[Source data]
---*---
`config.mk`:
```
export PLATFORM = sky130hd
export DESIGN_NAME = devil_snoop_responder_mr
export DESIGN_NICKNAME = d
export VERILOG_FILES = /design/src/rtl/devil_snoop_responder_mr.sv
export SDC_FILE = /design/constraint.sdc
export NUM_CORES = 1
export LEC_CHECK = 0
export BUFFER_PORTS_ARGS = -buffer_cell sky130_fd_sc_hd__buf_2
export CAP_MARGIN = 20
export CORE_AREA = 2 2 304 306
export CTS_BUF_LIST = sky130_fd_sc_hd__clkbuf_4
export DETAILED_ROUTE_END_ITERATION = 8
export DIE_AREA = 0 0 306 308
export GPL_TIMING_DRIVEN = 0
export PLACE_DENSITY = 0.55
export SLEW_MARGIN = 15
export SYNTH_ARGS = -nofsm -noshare
export SYNTH_HDL_FRONTEND = slang
export SYNTH_SLANG_ARGS = --single-unit
```
`constraint.sdc`:
```
create_clock -name ace_aclk -period 3.7 [get_ports ace_aclk]
set_input_delay 0.74 -clock ace_aclk [delete_from_list [all_inputs] [get_ports ace_aclk]]
set_output_delay 0.74 -clock ace_aclk [all_outputs]
set_load 0.01 [all_outputs]
```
---*---
TASK INSTRUCTIONS: Return the data in full, exactly as it appears above.

EXERCISE OUTPUT:
`config.mk`:
```
export PLATFORM = sky130hd
export DESIGN_NAME = devil_snoop_responder_mr
export DESIGN_NICKNAME = d
export VERILOG_FILES = /design/src/rtl/devil_snoop_responder_mr.sv
export SDC_FILE = /design/constraint.sdc
export NUM_CORES = 1
export LEC_CHECK = 0
export BUFFER_PORTS_ARGS = -buffer_cell sky130_fd_sc_hd__buf_2
export CAP_MARGIN = 20
export CORE_AREA = 2 2 304 306
export CTS_BUF_LIST = sky130_fd_sc_hd__clkbuf_4
export DETAILED_ROUTE_END_ITERATION = 8
export DIE_AREA = 0 0 306 308
export GPL_TIMING_DRIVEN = 0
export PLACE_DENSITY = 0.55
export SLEW_MARGIN = 15
export SYNTH_ARGS = -nofsm -noshare
export SYNTH_HDL_FRONTEND = slang
export SYNTH_SLANG_ARGS = --single-unit
```
`constraint.sdc`:
```
create_clock -name ace_aclk -period 3.7 [get_ports ace_aclk]
set_input_delay 0.74 -clock ace_aclk [delete_from_list [all_inputs] [get_ports ace_aclk]]
set_output_delay 0.74 -clock ace_aclk [all_outputs]
set_load 0.01 [all_outputs]
```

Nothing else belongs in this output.